Analysis of hepatitis B virus precore variants in hepatitis B e antibody-positive patients treated with prednisone plus interferon.

To assess the effects of prednisone and interferon on the distribution of hepatitis B virus (HBV) precore mutants, nine hepatitis B e antibody (HBeAb)-positive patients with HBV chronic infection were studied. Patients were treated with prednisone (30 mg day-1 for 4 weeks, followed by 20 mg day-1 for 2 weeks and by 10 mg day-1 for 1 week), followed by recombinant interferon-alpha (15 MU thrice per week) for 6 months, without a clearance period. The HBV precore region was amplified by polymerase chain reaction (PCR) and distribution of the precore mutants was determined by hybridization of PCR products. Moreover, the glucocorticoid-responsive element (GRE) was sequenced to determine whether changes in the sequence were produced at the end of prednisone treatment.
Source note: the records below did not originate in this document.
This is an optimization exercise on Yosys and OpenROAD, whose aim is small area, not a production implementation.
Function was checked by simulation only, so behaviour that the tests miss may differ from the original.
The clock input has no modelled driver; a real chip could not lean on it and would need a root buffer or a full tree.
No activity file was given, so power comes from the tool's default toggle rates.

===== flow/flow/run.sh =====
#!/bin/bash
# Own layout flow: the standard synthesis, then the combinational logic of
# its netlist re-mapped for area with a stronger ABC script (registers kept as
# they are, same cells and names; two rounds of four ABC scripts, the
# smallest result kept),
# then the standard layout steps, with small port buffers and a clock
# tree without dummy loads whose largest leaf buffers get a stronger cell
# (cts_post.tcl).
set -euo pipefail
W=$PWD
R=$W/orfs/results/$FLOW_PLATFORM/uniloader_jtag/base
YOSYS=yosys
if [[ -x $FLOW_HOME/../tools/install/yosys/bin/yosys ]]; then YOSYS=$FLOW_HOME/../tools/install/yosys/bin/yosys; fi
LIB=$FLOW_HOME/platforms/$FLOW_PLATFORM/lib/sky130_fd_sc_hd__tt_025C_1v80.lib

# 1. standard synthesis
bash standard.sh synth > $W/1_synth.log 2>&1
cp $R/1_2_yosys.v $W/1_2_yosys_standard.v

# 2. area re-mapping of the combinational logic: two rounds of four ABC
#    scripts in parallel; each round starts from the smallest netlist so far
remap_round() {   # remap_round ROUND INPUT SCRIPT-PREFIX
  local S
  for S in 0 1 2 3; do
    LIB=$LIB IN_V=$2 TOP=$FLOW_TOP ABC_SCRIPT=$W/flow/$3_$S.abc \
    OUT_V=$W/remap$1_$S.v OUT_STAT=$W/remap$1_stat_$S.txt \
      $YOSYS -c $W/flow/reabc.tcl > $W/2_remap$1_$S.log 2>&1 &
  done
  wait
  for S in 0 1 2 3; do
    a=$(grep "Chip area" $W/remap$1_stat_$S.txt | awk '{print $NF}' || true)
    [[ -n "$a" ]] || continue
    if [[ -z "$besta" ]] || awk "BEGIN{exit !($a < $besta)}"; then best=$W/remap$1_$S.v; besta=$a; fi
  done
  echo "round $1 areas: $(grep -h 'Chip area' $W/remap$1_stat_*.txt | awk '{print $NF}' | tr '\n' ' '); best so far $best ($besta)" >> $W/2_remap_choice.log
}
best=""; besta=""
: > $W/2_remap_choice.log
remap_round 1 $W/1_2_yosys_standard.v opt
remap_round 2 $best opt2
cp $best $R/1_2_yosys.v
touch $R/1_2_yosys.v

# 3. layout
export BUFFER_PORTS_ARGS="-buffer_cell sky130_fd_sc_hd__buf_1"
export CTS_ARGS="-sink_clustering_enable -repair_clock_nets -dont_use_dummy_load -buf_list sky130_fd_sc_hd__clkbuf_4 -sink_clustering_size 20"
export POST_CTS_TCL=$W/flow/cts_post.tcl
export LEAF_CLKBUF_BIG=sky130_fd_sc_hd__clkbuf_8
export LEAF_CLKBUF_MAX_FANOUT=8
bash standard.sh > $W/3_layout.log 2>&1

===== flow/flow/cts_post.tcl =====
# After clock tree synthesis: give the leaf clock buffers that drive the most
# register clock pins a stronger cell, for margin on the clock-pin slew.
set block [ord::get_db_block]
set big [[ord::get_db] findMaster $::env(LEAF_CLKBUF_BIG)]
set changed 0
foreach inst [$block getInsts] {
  if { ![string match "clkbuf_*_*__f_clk" [$inst getName]] } { continue }
  set out [[$inst findITerm X] getNet]
  set n [expr {[llength [$out getITerms]] - 1}]
  if { $n > $::env(LEAF_CLKBUF_MAX_FANOUT) } {
    puts "cts_post: [$inst getName] drives $n pins, now [$big getName]"
    $inst swapMaster $big
    incr changed
  }
}
if { $changed } {
  detailed_placement
  check_placement -verbose
}
estimate_parasitics -placement
report_clock_skew

===== flow/flow/opt2_0.abc =====
strash
&get -n
&deepsyn -J 100 -S 8
&deepsyn -J 100 -S 9
&put
dch -f
amap -m -F 4 -A 8
mfs2
strash
dch -f
amap -m -F 4 -A 8
mfs2
strash
dch -f
amap -m -F 4 -A 8
mfs2
strash
dch -f
amap -m -F 4 -A 8
mfs2
strash
dch -f
amap -m -F 4 -A 8

===== flow/flow/opt2_1.abc =====
strash
&get -n
&deepsyn -J 100 -S 10
&deepsyn -J 100 -S 11
&put
dch -f
amap -m -F 4 -A 8
mfs2
strash
dch -f
amap -m -F 4 -A 8
mfs2
strash
dch -f
amap -m -F 4 -A 8
mfs2
strash
dch -f
amap -m -F 4 -A 8
mfs2
strash
dch -f
amap -m -F 4 -A 8

===== flow/flow/opt2_2.abc =====
strash
&get -n
&deepsyn -J 100 -S 12
&deepsyn -J 100 -S 13
&put
dch -f
amap -m -F 4 -A 8
mfs2
strash
dch -f
amap -m -F 4 -A 8
mfs2
strash
dch -f
amap -m -F 4 -A 8
mfs2
strash
dch -f
amap -m -F 4 -A 8
mfs2
strash
dch -f
amap -m -F 4 -A 8

===== flow/flow/opt2_3.abc =====
strash
&get -n
&deepsyn -J 100 -S 14
&deepsyn -J 100 -S 15
&put
dch -f
amap -m -F 4 -A 8
mfs2
strash
dch -f
amap -m -F 4 -A 8
mfs2
strash
dch -f
amap -m -F 4 -A 8
mfs2
strash
dch -f
amap -m -F 4 -A 8
mfs2
strash
dch -f
amap -m -F 4 -A 8

===== flow/flow/opt_0.abc =====
strash
&get -n
&deepsyn -J 100 -S 0
&deepsyn -J 100 -S 1
&put
dch -f
amap -m -F 4 -A 8
mfs2
strash
dch -f
amap -m -F 4 -A 8
mfs2
strash
dch -f
amap -m -F 4 -A 8
mfs2
strash
dch -f
amap -m -F 4 -A 8
mfs2
strash
dch -f
amap -m -F 4 -A 8

===== flow/flow/opt_1.abc =====
strash
&get -n
&deepsyn -J 100 -S 2
&deepsyn -J 100 -S 3
&put
dch -f
amap -m -F 4 -A 8
mfs2
strash
dch -f
amap -m -F 4 -A 8
mfs2
strash
dch -f
amap -m -F 4 -A 8
mfs2
strash
dch -f
amap -m -F 4 -A 8
mfs2
strash
dch -f
amap -m -F 4 -A 8

===== flow/flow/opt_2.abc =====
strash
&get -n
&deepsyn -J 100 -S 4
&deepsyn -J 100 -S 5
&put
dch -f
amap -m -F 4 -A 8
mfs2
strash
dch -f
amap -m -F 4 -A 8
mfs2
strash
dch -f
amap -m -F 4 -A 8
mfs2
strash
dch -f
amap -m -F 4 -A 8
mfs2
strash
dch -f
amap -m -F 4 -A 8

===== flow/flow/opt_3.abc =====
strash
&get -n
&deepsyn -J 100 -S 6
&deepsyn -J 100 -S 7
&put
dch -f
amap -m -F 4 -A 8
mfs2
strash
dch -f
amap -m -F 4 -A 8
mfs2
strash
dch -f
amap -m -F 4 -A 8
mfs2
strash
dch -f
amap -m -F 4 -A 8
mfs2
strash
dch -f
amap -m -F 4 -A 8
mfs2
strash
dch -f
amap -m -F 4 -A 8
mfs2
strash
dch -f
amap -m -F 4 -A 8
mfs2
strash
dch -f
amap -m -F 4 -A 8
mfs2
strash
dch -f
amap -m -F 4 -A 8

===== flow/flow/reabc.tcl =====
# Re-map the combinational logic of a mapped netlist with a stronger ABC script.
# Flip-flops (and tie cells) stay as they are, with their instance names.
yosys -import
set lib $::env(LIB)
read_liberty -ignore_miss_func -ignore_miss_dir $lib
read_verilog $::env(IN_V)
hierarchy -top $::env(TOP)
foreach m [split [exec sh -c "grep -o 'sky130_fd_sc_hd__\[a-z0-9_\]*' $::env(IN_V) | sort -u"] "\n"] {
  if {[regexp {df|dl|conb|tap|fill|decap} $m]} { catch {blackbox $m} }
}
flatten
opt_clean -purge
stat
abc -script $::env(ABC_SCRIPT) -liberty $lib -dont_use *lpflow* -dont_use *probe* -D 8000
opt_clean -purge
setundef -zero
splitnets
opt_clean -purge
hilomap -singleton -hicell sky130_fd_sc_hd__conb_1 HI -locell sky130_fd_sc_hd__conb_1 LO
insbuf -buf sky130_fd_sc_hd__buf_1 A X
tee -o $::env(OUT_STAT) stat -liberty $lib
write_verilog -noattr -noexpr -nohex -nodec $::env(OUT_V)

===== flow/standard.sh =====
#!/bin/bash
# synth_recipe.tcl (not shown) runs the flow's synth.tcl, then flattens the netlist and writes it again
# the make line also repeats each setting of config.mk as NAME=value (left out here)
make -C /OpenROAD-flow-scripts/flow DESIGN_CONFIG=/design/flow/config.mk WORK_HOME=/design/flow/orfs CLKGATE_MAP_FILE= SYNTH_SCRIPT=/design/flow/synth_recipe.tcl "${@:-finish}"

===== flow/config.mk =====
export PLATFORM = sky130hd
export DESIGN_NAME = uniloader_jtag
export DESIGN_NICKNAME = uniloader_jtag
export VERILOG_FILES = /design/flow/design.v
export SDC_FILE = /design/flow/constraint.sdc
export NUM_CORES = 4
export LEC_CHECK = 0
export ABC_AREA = 1
export CAP_MARGIN = 20
export CORE_MARGIN = 2
export CORE_UTILIZATION = 40
export CTS_BUF_LIST = sky130_fd_sc_hd__clkbuf_4
export CTS_CLUSTER_SIZE = 20
export PLACE_DENSITY = 0.6
export SLEW_MARGIN = 20

===== flow/constraint.sdc =====
create_clock -name core_clock -period 8.0 [get_ports {clk}]
set_input_delay 1.6000 -clock core_clock [delete_from_list [all_inputs] [get_ports {clk}]]
set_output_delay 1.6000 -clock core_clock [all_outputs]
set_load 0.01 [all_outputs]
During prednisone treatment, changes in alanine transaminase (ALT) were observed in only two patients, in who ALT decreased to nearly normal values. In three patients ALT normalized at the end of interferon treatment. At baseline, wild-type HBV alone was detected in one patient, while seven patients were infected by a mixture of wild-type and precore mutants, predominantly wild type. At the end of prednisone treatment, two patients were infected by only wild-type HBV. The proportion of precore mutants decreased in three cases, while no changes were observed in three. At the end of interferon treatment, the precore mutant proportion decreased in the three responders, while tending to increase or remain unchanged in the rest. No significant changes in GRE sequence were found as a result of prednisone treatment. Our results would appear to confirm the role of the immune system in the selection of precore mutants.